# Required action
Starting with the first line and ending with the one that holds "Reg2reg end: u_timer.cnt[11]", retype the entries exactly.

Stored data entries:
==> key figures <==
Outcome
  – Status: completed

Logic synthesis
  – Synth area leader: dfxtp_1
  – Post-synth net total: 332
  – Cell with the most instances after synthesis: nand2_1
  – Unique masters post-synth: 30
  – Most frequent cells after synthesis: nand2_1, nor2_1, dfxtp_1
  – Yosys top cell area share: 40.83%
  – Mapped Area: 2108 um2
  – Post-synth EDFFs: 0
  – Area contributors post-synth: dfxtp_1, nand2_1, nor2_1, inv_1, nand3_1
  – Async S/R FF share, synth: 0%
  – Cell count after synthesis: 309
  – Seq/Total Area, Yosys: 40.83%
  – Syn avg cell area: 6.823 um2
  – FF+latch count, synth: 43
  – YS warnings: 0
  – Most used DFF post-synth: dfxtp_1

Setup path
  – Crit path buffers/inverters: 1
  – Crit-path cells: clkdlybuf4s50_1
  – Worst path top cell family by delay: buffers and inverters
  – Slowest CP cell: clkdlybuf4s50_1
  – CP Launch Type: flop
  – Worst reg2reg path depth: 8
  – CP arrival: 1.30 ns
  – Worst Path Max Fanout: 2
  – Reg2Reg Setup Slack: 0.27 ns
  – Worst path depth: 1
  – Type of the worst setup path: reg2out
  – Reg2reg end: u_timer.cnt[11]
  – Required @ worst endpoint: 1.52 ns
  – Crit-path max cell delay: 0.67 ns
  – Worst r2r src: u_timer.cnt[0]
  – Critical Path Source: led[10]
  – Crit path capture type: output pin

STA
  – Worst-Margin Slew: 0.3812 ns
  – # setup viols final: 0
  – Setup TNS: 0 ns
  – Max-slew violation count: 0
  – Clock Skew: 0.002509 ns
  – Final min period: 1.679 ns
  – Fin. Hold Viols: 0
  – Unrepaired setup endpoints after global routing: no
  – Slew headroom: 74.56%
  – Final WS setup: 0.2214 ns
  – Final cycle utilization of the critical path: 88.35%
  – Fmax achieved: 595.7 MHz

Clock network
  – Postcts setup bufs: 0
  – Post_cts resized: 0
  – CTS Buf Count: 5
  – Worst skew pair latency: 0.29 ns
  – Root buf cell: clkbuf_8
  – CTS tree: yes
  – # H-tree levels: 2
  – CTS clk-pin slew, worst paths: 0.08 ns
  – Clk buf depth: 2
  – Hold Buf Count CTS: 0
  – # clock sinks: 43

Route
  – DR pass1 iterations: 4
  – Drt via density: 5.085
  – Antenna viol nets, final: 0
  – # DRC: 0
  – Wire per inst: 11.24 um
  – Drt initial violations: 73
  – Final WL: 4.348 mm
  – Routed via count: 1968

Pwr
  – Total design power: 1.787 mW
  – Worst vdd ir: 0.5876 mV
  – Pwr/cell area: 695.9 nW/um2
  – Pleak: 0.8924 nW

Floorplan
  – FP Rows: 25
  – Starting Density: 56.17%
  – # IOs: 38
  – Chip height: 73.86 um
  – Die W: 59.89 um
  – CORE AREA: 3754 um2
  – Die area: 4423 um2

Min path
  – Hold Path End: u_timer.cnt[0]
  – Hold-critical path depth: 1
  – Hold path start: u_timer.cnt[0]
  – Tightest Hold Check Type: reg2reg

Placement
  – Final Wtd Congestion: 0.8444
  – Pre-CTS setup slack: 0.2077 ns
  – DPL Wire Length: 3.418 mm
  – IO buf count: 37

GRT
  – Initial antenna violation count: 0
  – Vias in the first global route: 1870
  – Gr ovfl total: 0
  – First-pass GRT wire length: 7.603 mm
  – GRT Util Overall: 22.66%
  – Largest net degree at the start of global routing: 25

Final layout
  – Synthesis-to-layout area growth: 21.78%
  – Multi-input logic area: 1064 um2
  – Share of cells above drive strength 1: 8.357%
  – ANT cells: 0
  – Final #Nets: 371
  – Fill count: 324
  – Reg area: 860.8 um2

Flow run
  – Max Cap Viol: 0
**config.mk**
```make
export PLATFORM = sky130hd
export DESIGN_NAME = ahb_vga_char_initiator
export DESIGN_NICKNAME = d
export VERILOG_FILES = /design/src/rtl/ahb_lite_pkg.sv /design/src/rtl/char_fifo.sv /design/src/rtl/ahb_vga_char_initiator.sv
export SDC_FILE = /design/constraint.sdc
export NUM_CORES = 1
export LEC_CHECK = 0
export BUFFER_PORTS_ARGS = -buffer_cell sky130_fd_sc_hd__buf_2
export CORE_AREA = 2 2 86 88
export CTS_CLUSTER_DIAMETER = 30
export DETAILED_ROUTE_END_ITERATION = 8
export DIE_AREA = 0 0 88 90
export GPL_TIMING_DRIVEN = 0
export PLACE_DENSITY = 0.78
export SLEW_MARGIN = 20
export SYNTH_ARGS = -nofsm -noshare
export SYNTH_HDL_FRONTEND = slang
export SYNTH_SLANG_ARGS = --single-unit
```
**constraint.sdc**
```tcl
create_clock -name HCLK -period 2.7 [get_ports HCLK]
set_input_delay 0.27 -clock HCLK [delete_from_list [all_inputs] [get_ports HCLK]]
set_output_delay 0.27 -clock HCLK [all_outputs]
set_load 0.01 [all_outputs]
```
**src/rtl/ahb_lite_pkg.sv**
```systemverilog
// Shared AHB-Lite encodings and SoC address-map constants.
// Also holds a helper that packs a character byte into a bus word.
package ahb_lite_pkg;

    typedef enum logic [1:0] {
        HTRANS_IDLE   = 2'b00,
        HTRANS_BUSY   = 2'b01,
        HTRANS_NONSEQ = 2'b10,
        HTRANS_SEQ    = 2'b11
    } htrans_e;

    localparam logic [2:0] HSIZE_BYTE = 3'b000;
    localparam logic [2:0] HSIZE_HALF = 3'b001;
    localparam logic [2:0] HSIZE_WORD = 3'b010;

    localparam logic HRESP_OKAY  = 1'b0;
    localparam logic HRESP_ERROR = 1'b1;

    // SoC address map: VGA text peripheral character data register
    localparam logic [31:0] VGA_BASE_ADDR = 32'h5000_0000;

    function automatic logic [31:0] char_to_word(input logic [7:0] c);
        return {24'h00_0000, c};
    endfunction

endpackage

```
**src/rtl/char_fifo.sv**
```systemverilog
// Small synchronous FIFO for character bytes; power-of-2 depth,
// pointers wrap naturally and full/empty come from an occupancy count.
module char_fifo #(
    parameter int DEPTH = 4,
    parameter int WIDTH = 8
) (
    input  logic                     clk,
    input  logic                     rst_n,
    input  logic                     push,
    input  logic [WIDTH-1:0]         din,
    input  logic                     pop,
    output logic [WIDTH-1:0]         dout,
    output logic                     full,
    output logic                     empty,
    output logic [$clog2(DEPTH):0]   count
);

    localparam int AW = $clog2(DEPTH);
    localparam int CW = AW + 1;

    logic [WIDTH-1:0] mem_r [DEPTH];
    logic [AW-1:0]    wr_ptr_r;
    logic [AW-1:0]    rd_ptr_r;
    logic [CW-1:0]    count_r;
    logic             push_ok_s;
    logic             pop_ok_s;

    assign push_ok_s = push && !full;
    assign pop_ok_s  = pop && !empty;
    assign full      = (count_r == CW'(DEPTH));
    assign empty     = (count_r == {CW{1'b0}});
    assign count     = count_r;
    assign dout      = mem_r[rd_ptr_r];

    // Storage, pointers and occupancy; guarded ops make overflow/underflow no-ops
    always_ff @(posedge clk or negedge rst_n) begin
        if (!rst_n) begin
            wr_ptr_r <= {AW{1'b0}};
            rd_ptr_r <= {AW{1'b0}};
            count_r  <= {CW{1'b0}};
            for (int i = 0; i < DEPTH; i++) begin
                mem_r[i] <= {WIDTH{1'b0}};
            end
        end else begin
            if (push_ok_s) begin
                mem_r[wr_ptr_r] <= din;
                wr_ptr_r        <= wr_ptr_r + 1'b1;
            end
            if (pop_ok_s) begin
                rd_ptr_r <= rd_ptr_r + 1'b1;
            end
            count_r <= count_r + CW'(push_ok_s) - CW'(pop_ok_s);
        end
    end

endmodule

```
**src/rtl/ahb_vga_char_initiator.sv**
```systemverilog
// AHB-Lite master that drains a character FIFO into the VGA data register,
// one pipelined single-beat word write per byte.
module ahb_vga_char_initiator
    import ahb_lite_pkg::*;
#(
    parameter logic [31:0] VGA_ADDR   = VGA_BASE_ADDR,
    parameter int          FIFO_DEPTH = 4,
    parameter int          CNT_W      = 16
) (
    input  logic             HCLK,
    input  logic             HRESETn,
    input  logic             in_valid,
    input  logic [7:0]       in_data,
    output logic             in_ready,
    output logic [31:0]      HADDR,
    output logic [1:0]       HTRANS,
    output logic             HWRITE,
    output logic [2:0]       HSIZE,
    output logic [31:0]      HWDATA,
    input  logic             HREADY,
    input  logic             HRESP,
    input  logic             err_clr,
    output logic             err_flag,
    output logic             busy,
    output logic [CNT_W-1:0] xfer_count
);

    localparam int CW = $clog2(FIFO_DEPTH) + 1;

    logic [CW-1:0]    count_s;
    logic [CW-1:0]    count_next_s;
    logic [7:0]       head_s;
    logic             full_s;
    logic             empty_s;
    logic             push_s;
    logic             pop_s;
    logic             pending_next_s;

    htrans_e          htrans_r;
    logic [31:0]      haddr_r;
    logic             hwrite_r;
    logic [2:0]       hsize_r;
    logic [31:0]      hwdata_r;
    logic             pending_r;
    logic             err_r;
    logic             in_ready_r;
    logic             busy_r;
    logic [CNT_W-1:0] xfer_count_r;

    char_fifo #(
        .DEPTH (FIFO_DEPTH),
        .WIDTH (8)
    ) u_fifo (
        .clk   (HCLK),
        .rst_n (HRESETn),
        .push  (push_s),
        .din   (in_data),
        .pop   (pop_s),
        .dout  (head_s),
        .full  (full_s),
        .empty (empty_s),
        .count (count_s)
    );

    assign push_s = in_valid && in_ready_r && !full_s;
    assign pop_s  = (htrans_r == HTRANS_NONSEQ) && HREADY && !empty_s;

    // Occupancy after this edge, and whether a data phase is open after it
    always_comb begin
        count_next_s = count_s + CW'(push_s) - CW'(pop_s);
        if (HREADY) begin
            pending_next_s = pop_s;
        end else begin
            pending_next_s = pending_r;
        end
    end

    // Bus phase registers, sticky error, counter and registered status outputs
    always_ff @(posedge HCLK or negedge HRESETn) begin
        if (!HRESETn) begin
            htrans_r     <= HTRANS_IDLE;
            haddr_r      <= 32'h0000_0000;
            hwrite_r     <= 1'b0;
            hsize_r      <= HSIZE_BYTE;
            hwdata_r     <= 32'h0000_0000;
            pending_r    <= 1'b0;
            err_r        <= 1'b0;
            in_ready_r   <= 1'b0;
            busy_r       <= 1'b0;
            xfer_count_r <= {CNT_W{1'b0}};
        end else begin
            in_ready_r <= (count_next_s != CW'(FIFO_DEPTH));
            busy_r     <= (count_next_s != {CW{1'b0}}) || pending_next_s;
            // Error set has priority over clear so a same-edge error is never lost
            if ((HRESP == HRESP_ERROR) && pending_r) begin
                err_r <= 1'b1;
            end else if (err_clr) begin
                err_r <= 1'b0;
            end
            if (HREADY) begin
                pending_r <= pop_s;
                if (pop_s) begin
                    hwdata_r <= char_to_word(head_s);
                end
                if (pending_r) begin
                    xfer_count_r <= xfer_count_r + 1'b1;
                end
                if (count_next_s != {CW{1'b0}}) begin
                    htrans_r <= HTRANS_NONSEQ;
                    haddr_r  <= VGA_ADDR;
                    hwrite_r <= 1'b1;
                    hsize_r  <= HSIZE_WORD;
                end else begin
                    htrans_r <= HTRANS_IDLE;
                    hwrite_r <= 1'b0;
                    hsize_r  <= HSIZE_BYTE;
                end
            end
        end
    end

    assign in_ready   = in_ready_r;
    assign HADDR      = haddr_r;
    assign HTRANS     = htrans_r;
    assign HWRITE     = hwrite_r;
    assign HSIZE      = hsize_r;
    assign HWDATA     = hwdata_r;
    assign err_flag   = err_r;
    assign busy       = busy_r;
    assign xfer_count = xfer_count_r;

endmodule

```
==> metrics.log, run 1 <==
INFO  metric synth_enable_flop_cells = 0
INFO  metric final_max_tran_viols = 0
INFO  metric final.min_clock_period = between 2 and 2.5 ns
INFO  metric total_leakage_power = about 0.0022 µW
INFO  metric die_area = 7920 µm²
INFO  metric worstSetupPathType = reg -> reg
INFO  metric cpMaxStageDelayCell = fa_1
INFO  metric logic_pwr_share = 0.377
INFO  metric p_int = about 3000 µW
INFO  metric final_standard_cell_utilization_of_the_core = 0.620
INFO  metric finalSetupViolCount = 0
INFO  metric drc = 0
INFO  metric tritoncts = done
INFO  metric timing.critical_path.mode_cell = ha_1
INFO  metric power.switching_fraction = 0.315
INFO  metric critPathMaxFanout = 4
INFO  metric design.portCount = 103
INFO  metric max-clock-path-buffers = 2
INFO  metric vdd_drop_max = between 0.0004 and 0.0005 V
INFO  metric cts_buffers = 9
INFO  metric place_congestion = about 0.70
INFO  metric power_spent_charging_and_discharging_nets = 1390 µW
INFO  metric dr.first_iter.drc_count = 33
INFO  metric n_fill_cell = ~550
INFO  metric max_slew_margin = 0.601
INFO  metric total_power_per_unit_cell_area = 1010 nW/µm²
INFO  metric layout.cells.most_common = dfrtp_1
INFO  metric number_of_global_route_vias_before_repair = roughly 2200
INFO  metric maximum_number_of_pins_on_one_net_before_global_route_repair = 40
INFO  metric max_clock_freq = 426 MHz
INFO  metric finalNetCount = 410
INFO  metric sequential_share_of_the_synthesized_area = 0.492
INFO  metric syn_area = 3510 µm²
INFO  metric reg2regPathDepth = 8
INFO  metric initial_core_utilization = 0.500
INFO  metric portBuffers = between 40 and 50
INFO  metric period_share = 0.869
INFO  metric power.share.sequential = 0.393
INFO  metric ys_ff_latch = 69
INFO  metric worst_r2r_startpoint = u_fifo.count[2]$_DFF_PN0_
INFO  metric antenna_found_initial = 0
INFO  metric chipHeight = 90 µm
INFO  metric synthArstFlopShare = 1.00
INFO  metric crit_path_end = HWRITE$_DFFE_PN0P_
INFO  metric worstHoldPathCells = 2
INFO  metric routed_wire_length_per_instance = 12.1 µm
INFO  metric tns = 0 ns
INFO  metric yosys_warnings = 0
INFO  metric insertedDiodeCount = 0
INFO  metric grt_remaining_overflow = 0
INFO  metric most-common-layout-cells = dfrtp_1 (69), buf_4 (66), conb_1 (57)
INFO  metric core_area = approximately 7000 µm²
INFO  metric vias_per_cell = 4.37
INFO  metric grt_pass1_wl = a little over 10000 µm
INFO  metric finClkSkew = 0.00778 ns
INFO  metric synth_cell_type_count = 30
INFO  metric std_cell_rows = 31
INFO  metric clockRootBuffer = clkbuf_8
INFO  metric die_x = 88 µm
INFO  metric routed_wirelength = 5940 µm
INFO  metric post_cts_resize_count = 0
INFO  metric worst_pin_slew = approximately 0.6 ns
INFO  metric worstReg2RegEnd = HWRITE$_DFFE_PN0P_
INFO  metric synth-main-ff-cell = dfrtp_1
INFO  metric final_layout_size_suffix_gt1_frac = 0.468
INFO  metric r2r_setup_slack = 0.35 ns
INFO  metric drt_pre_antenna_iters = 4
INFO  metric worstSetupStartpoint = u_fifo.count[2]$_DFF_PN0_
INFO  metric post_synth_inst_count = 272
INFO  metric grt_setup_unrepaired = false
INFO  metric syn_to_final_growth = 24.0%
INFO  metric timing.critical_path.required = approximately 2.9 ns
INFO  metric synth.avg_cell_area = around 13 µm²
INFO  metric cp_slowest_stage_delay = 0.48 ns
INFO  metric postRouteAntennaNets = 0
INFO  metric power.share.clock = 0.230
INFO  metric finalHoldViolCount = 0
INFO  metric drv_cap = 0
INFO  metric path_cells = o311ai_4, inv_2, ha_1, inv_1, ha_1, fa_1, nor3_2, a21oi_1
INFO  metric run_status = finished, final reports clean
INFO  metric detailed_place_hpwl = 4350 µm
INFO  metric htree_levels = 3
INFO  metric critical_path.endpoint_type = flop
INFO  metric numClockSinks = 69
INFO  metric critical_path_arrival = 2.56 ns
INFO  metric hold_path_class = in -> reg
INFO  metric worst_skew_pair.late_latency = ~0.34 ns
INFO  metric grt_use_total = 0.166
INFO  metric worst_setup_hold_path_clk_slew = around 0.070 ns
INFO  metric critPathLaunchType = flop
INFO  metric via_count = 2140
[metrics by stage]
| stage | worst slack, ns | total power, µW | hold WS (ns) | std cells | instance area [µm²] |
|---|---|---|---|---|---|
| finish | 0.354 | 4400 | 0.126 | 490 | 4350 |
| global route | 0.208 | 4710 | 0.122 | 490 | 4350 |
| CTS | 0.354 | 4450 | 0.116 | 490 | 4350 |
| detailed placement | -0.149 | 3410 | 0.234 | 472 | 4090 |
| global placement | -0.111 | 3320 | 0.457 | 471 | 4060 |
| floorplan | 0.240 | 2980 | -0.0256 | 328 | 3720 |
[cell families after synthesis]
kind of cell	Yosys count	synth area share
buffers and inverters	77	0.152
flip-flops	69	0.492
multiplexers	49	0.183
AND/OR/NAND/NOR	37	0.0563
XOR/XNOR	21	0.0524
adder cells (fa/ha/maj)	10	0.0399
AO/OA/AOI/OAI	8	0.0239
other	1	0.00107
[state kept, by name (all words and copies together) (netlist names)]
register / cells
in_ready: 1
busy: 1
u_fifo.wr_ptr_r: 2
pending_r: 1
HADDR: 1
u_fifo.count: 3
HWRITE: 1
HWDATA: 8
u_fifo.mem_r: 32
err_flag: 1
xfer_count: 16
u_fifo.rd_ptr_r: 2
[final cells by class]
cell class / count / area (µm²) / share of cell area
Inverter: 10 / 37.5 / 0.00863
Tap cell: 99 / 124 / 0.0285
Buffer: 67 / 494 / 0.114
Sequential cell: 69 / 1730 / 0.397
Clock inverter: 7 / 123 / 0.0282
Multi-Input combinational cell: 182 / 1460 / 0.336
Timing Repair Buffer: 47 / 260 / 0.0598
Clock buffer: 9 / 124 / 0.0285
[synth_stat cells (all sizes together), types with 5 or more instances]
| master | number | area (µm²) |
|---|---|---|
| xnor2 | 15 | 131 |
| inv | 10 | 37.5 |
| buf | 67 | 494 |
| dfrtp | 69 | 1730 |
| mux2 | 41 | 462 |
| nand2 | 11 | 41.3 |
| mux4 | 8 | 180 |
| nand3 | 5 | 25.0 |
| ha | 8 | 100 |
| nor2 | 5 | 18.8 |
| xor2 | 6 | 52.6 |
[layer usage]
layer | track usage | wire [µm]
met1 | 0.197 | 2490
met2 | 0.282 | 3060
met3 | 0.0376 | 242
met4 | 0.0769 | 146
met5 | 0 | 0
[worst min path at each step]
stage,start,endpoint,slack [ns]
after CTS,err_clr,err_flag$_DFFE_PN0P_,0.12
after global placement,xfer_count[15]$_DFFE_PN0P_,xfer_count[15]$_DFFE_PN0P_,0.46
final,err_clr,err_flag$_DFFE_PN0P_,0.13
after detailed placement,HRESETn,u_fifo.mem_r[12]$_DFFE_PN0P_,0.23
after global routing,err_clr,err_flag$_DFFE_PN0P_,0.12
after floorplan,HRESETn,HADDR[28]$_DFFE_PN0P_,-0.03
[power by group through the flow]
| stage | Combinational (µW) | Clock (µW) | Sequential (µW) |
|---|---|---|---|
| CTS | 1680 | 1040 | 1730 |
| floorplan | 1240 | 0 | 1750 |
| global placement | 1600 | 0 | 1720 |
| detailed placement | 1670 | 0 | 1750 |
| finish | 1660 | 1010 | 1730 |
| global route | 1840 | 1090 | 1790 |
[worst max-delay path, delay by kind of cell (launching register included)]
family	cells	cell delay (ns)
fa+ha+maj	3	0.96
flops	1	0.46
compound gates	2	0.37
simple gates	1	0.27
buf+inv	2	0.15
[repair_timing]
item	4_1_cts	5_1_grt
endpoints found under the hold margin	30	0
hold buffers	1	0
buffers inserted	1	0
endpoints found under the setup margin	4	0
No activity file was read; power rests on OpenSTA's default activity.
==> run 2, diff against run 1 <==
- CORE_AREA: 2 2 86 88 -> 2 2 83 85
- DIE_AREA: 0 0 88 90 -> 0 0 85 87
- PLACE_DENSITY: 0.78 -> 0.83
- clock period: 2.7 -> 2.8 ns (I/O delays scaled with it)
==> run 2 against run 1 <==
  * Worst hold slack got worse by 0.023 ns
  * Routed wire length fell by 1.5%
  * Register-to-register slack improved by 0.07 ns
  * Non-clock buffer count did not move
  * Sequential power fell by 3%
  * First-iteration DRC count rose to 2.9 times the previous value
  * Flip-flop and latch count did not move
==> metrics.log, run 2 (synthesis gave the netlist of run 1 again) <==
INFO  metric run_status = finished, final reports clean
INFO  metric drt_pre_antenna_iters = 4
INFO  metric number_of_global_route_vias_before_repair = 2022
INFO  metric layout.cell_area.non_filler = about 4300 µm²
INFO  metric drv_cap = 0
INFO  metric syn_to_final_growth = 23.3%
INFO  metric die_x = about 85 µm
INFO  metric via_count = 2133
INFO  metric vdd_drop_max = 0.000646 V
INFO  metric postRouteAntennaNets = 0
INFO  metric insertedDiodeCount = 0
INFO  metric core_area = roughly 6600 µm²
INFO  metric grt_use_total = 0.168
INFO  metric portBuffers = 44
INFO  metric finalSetupViolCount = 0
INFO  metric detailed_place_hpwl = 4240 µm
INFO  metric most-common-layout-cells = dfrtp_1 (69), buf_4 (66), conb_1 (57)
INFO  metric tritoncts = done
INFO  metric max_clock_freq = 421 MHz
INFO  metric total_leakage_power = 0.00220 µW
INFO  metric chipHeight = 87 µm
INFO  metric cts_buffers = 9
INFO  metric layout.cells.most_common = dfrtp_1
INFO  metric vias_per_cell = approximately 4.5
INFO  metric grt_pass1_wl = roughly 9600 µm
INFO  metric worst_pin_slew = roughly 0.55 ns
INFO  metric routed_wire_length_per_instance = 12.4 µm
INFO  metric max_slew_margin = 0.636
INFO  metric drc = 0
INFO  metric numClockSinks = 69
INFO  metric total_power_per_unit_cell_area = 985 nW/µm²
INFO  metric hold_path_class = in -> reg
INFO  metric place_congestion = 0.762
INFO  metric timing.critical_path.required = 3.03 ns
INFO  metric maximum_number_of_pins_on_one_net_before_global_route_repair = 38
INFO  metric critPathMaxFanout = 4
INFO  metric worst_setup_hold_path_clk_slew = ~0.08 ns
INFO  metric final.hold.worst_slack = 0.103 ns
INFO  metric critical_path_arrival = 2.61 ns
INFO  metric n_fill_cell = 504
INFO  metric finalNetCount = 410
INFO  metric worstSetupStartpoint = u_fifo.count[2]$_DFF_PN0_
INFO  metric critical_path.endpoint_type = flop
INFO  metric regArea = 1730 µm²
INFO  metric final_layout_size_suffix_gt1_frac = 0.468
INFO  metric timing.hold.worst.start = err_clr
INFO  metric post_dp_cell_area = 4060 µm²
INFO  metric max_flop_register = u_fifo.mem_r
INFO  metric worstSetupPathType = reg -> reg
INFO  metric finalHoldViolCount = 0
INFO  metric htree_levels = 3
INFO  metric initial_core_utilization = 0.534
INFO  metric largest_register_ffs = 32
INFO  metric multi_input_gate_area_in_the_final_layout = between 1000 and 1500 µm²
INFO  metric finClkSkew = ~0.0097 ns
INFO  metric post_cts_resize_count = 0
INFO  metric std_cell_rows = 30
INFO  metric die_area = 7400 µm²
INFO  metric final_max_tran_viols = 0
INFO  metric worst_r2r_startpoint = u_fifo.count[2]$_DFF_PN0_
INFO  metric worst_skew_pair.late_latency = 0.35 ns
INFO  metric design.portCount = 103
INFO  metric period_share = 0.849
INFO  metric dr.first_iter.drc_count = 96
INFO  metric final.min_clock_period = 2.38 ns
INFO  metric grt_setup_unrepaired = false
INFO  metric antenna_found_initial = 0
INFO  metric critPathLaunchType = flop
INFO  metric clockRootBuffer = clkbuf_8
INFO  metric routed_wirelength = 5850 µm
INFO  metric grt_remaining_overflow = 0
INFO  metric max-clock-path-buffers = 2
-- run 2: cell count changes in the layout (fill, tap and decap cells not counted) --
cell        change
clkinvlp_4      -1
clkinv_4        +2
inv_6           -1
-- run 2: what timing repair did --
item	in CTS	in global routing
endpoints found under the hold margin	32	0
setup endpoints to repair	3	0
hold buffers	1	0
buffers inserted	1	0
-- run 2: worst paths after layout --
check                                               end  slack, ns  cells past startpoint
max                                  HWRITE$_DFFE_PN0P_       0.42                      8
min                                err_flag$_DFFE_PN0P_       0.10                      2
max reg2reg                          HWRITE$_DFFE_PN0P_       0.42                      8
min reg2reg                  xfer_count[15]$_DFFE_PN0P_       0.48                      1
max in group asynchronous     xfer_count[7]$_DFFE_PN0P_       1.84                      3
min in group asynchronous  u_fifo.mem_r[14]$_DFFE_PN0P_       0.41                      2
-- run 2: cell type report --
type	count	area share
sequential	69	0.399
multi-input combinational	182	0.338
clock buffer	9	0.0286
inverter	10	0.00867
clock inverter	7	0.0286
tap	80	0.0231
buffer	67	0.114
timing repair buffer	47	0.0601
-- run 2: critical path, stage by stage, from the launching register on --
cell	delay, ns
dfrtp_1	0.47
o311ai_4	0.27
inv_2	0.10
ha_1	0.29
inv_1	0.05
ha_1	0.21
fa_1	0.48
nor3_2	0.28
a21oi_1	0.10
-- run 2: metal layers --
layer / vias to the layer above / GRT usage / wire length [µm]
li1: 1030 / - / -
met1: 1030 / 0.213 / 2520
met2: 63 / 0.267 / 2840
met3: 10 / 0.0408 / 375
met4: 0 / 0.0909 / 109
met5: - / 0 / 0
-- run 2: stage by stage --
stage          std cells  utilization  setup WS, ns  setup TNS (ns)  total power, µW
2_1_floorplan        328            -         0.340               0             2880
3_3_place_gp         452        0.615       -0.0521          -0.130             3190
3_5_place_dp         453        0.618        -0.106          -0.282             3300
4_1_cts              471        0.659         0.415               0             4310
5_1_grt              471        0.659         0.301               0             4540
6_report             471        0.659         0.424               0             4260
-- run 2: report_power, final --
group          internal [µW]  total, µW  leakage, µW  switching, µW
combinational            891       1590      0.00125            702
clock                    595        991     0.000120            396
sequential              1410       1680     0.000833            264
==> run 3, diff against run 2 <==
- CORE_AREA: 2 2 83 85 -> 2 2 90 92
- DIE_AREA: 0 0 85 87 -> 0 0 92 94
- PLACE_DENSITY: 0.83 -> 0.75
- clock period: 2.8 -> 2.1 ns (I/O delays scaled with it)
==> run 3 against run 2 <==
  * The flow now finishes with violations (negative setup slack)
  * Worst hold slack lost 0.048 ns
  * Register-to-register slack got worse by 0.53 ns
  * Global-route usage down 2.0 points
<file path="config.mk">
export PLATFORM = sky130hd
export DESIGN_NAME = mmio_uart_tx
export DESIGN_NICKNAME = d
export VERILOG_FILES = /design/src/rtl/mmio_uart_tx.sv
export SDC_FILE = /design/constraint.sdc
export NUM_CORES = 1
export LEC_CHECK = 0
export BUFFER_PORTS_ARGS = -buffer_cell sky130_fd_sc_hd__clkbuf_2
export CAP_MARGIN = 20
export CORE_ASPECT_RATIO = 1.75
export CORE_MARGIN = 2
export CORE_UTILIZATION = 54
export CTS_BUF_LIST = sky130_fd_sc_hd__clkbuf_8
export CTS_CLUSTER_DIAMETER = 40
export DETAILED_ROUTE_END_ITERATION = 7
export PLACE_DENSITY = 0.88
export SYNTH_ARGS = -nofsm -noshare
export SYNTH_HDL_FRONTEND = slang
export SYNTH_SLANG_ARGS = --single-unit
</file>
<file path="constraint.sdc">
create_clock -name clk -period 3.04 [get_ports clk]
set_clock_uncertainty 0.05 [all_clocks]
set_input_delay 0.608 -clock clk [delete_from_list [all_inputs] [get_ports clk]]
set_output_delay 0.608 -clock clk [all_outputs]
set_load 0.005 [all_outputs]
</file>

# Output of the task
==> key figures <==
Outcome
  – Status: completed

Logic synthesis
  – Synth area leader: dfxtp_1
  – Post-synth net total: 332
  – Cell with the most instances after synthesis: nand2_1
  – Unique masters post-synth: 30
  – Most frequent cells after synthesis: nand2_1, nor2_1, dfxtp_1
  – Yosys top cell area share: 40.83%
  – Mapped Area: 2108 um2
  – Post-synth EDFFs: 0
  – Area contributors post-synth: dfxtp_1, nand2_1, nor2_1, inv_1, nand3_1
  – Async S/R FF share, synth: 0%
  – Cell count after synthesis: 309
  – Seq/Total Area, Yosys: 40.83%
  – Syn avg cell area: 6.823 um2
  – FF+latch count, synth: 43
  – YS warnings: 0
  – Most used DFF post-synth: dfxtp_1

Setup path
  – Crit path buffers/inverters: 1
  – Crit-path cells: clkdlybuf4s50_1
  – Worst path top cell family by delay: buffers and inverters
  – Slowest CP cell: clkdlybuf4s50_1
  – CP Launch Type: flop
  – Worst reg2reg path depth: 8
  – CP arrival: 1.30 ns
  – Worst Path Max Fanout: 2
  – Reg2Reg Setup Slack: 0.27 ns
  – Worst path depth: 1
  – Type of the worst setup path: reg2out
  – Reg2reg end: u_timer.cnt[11]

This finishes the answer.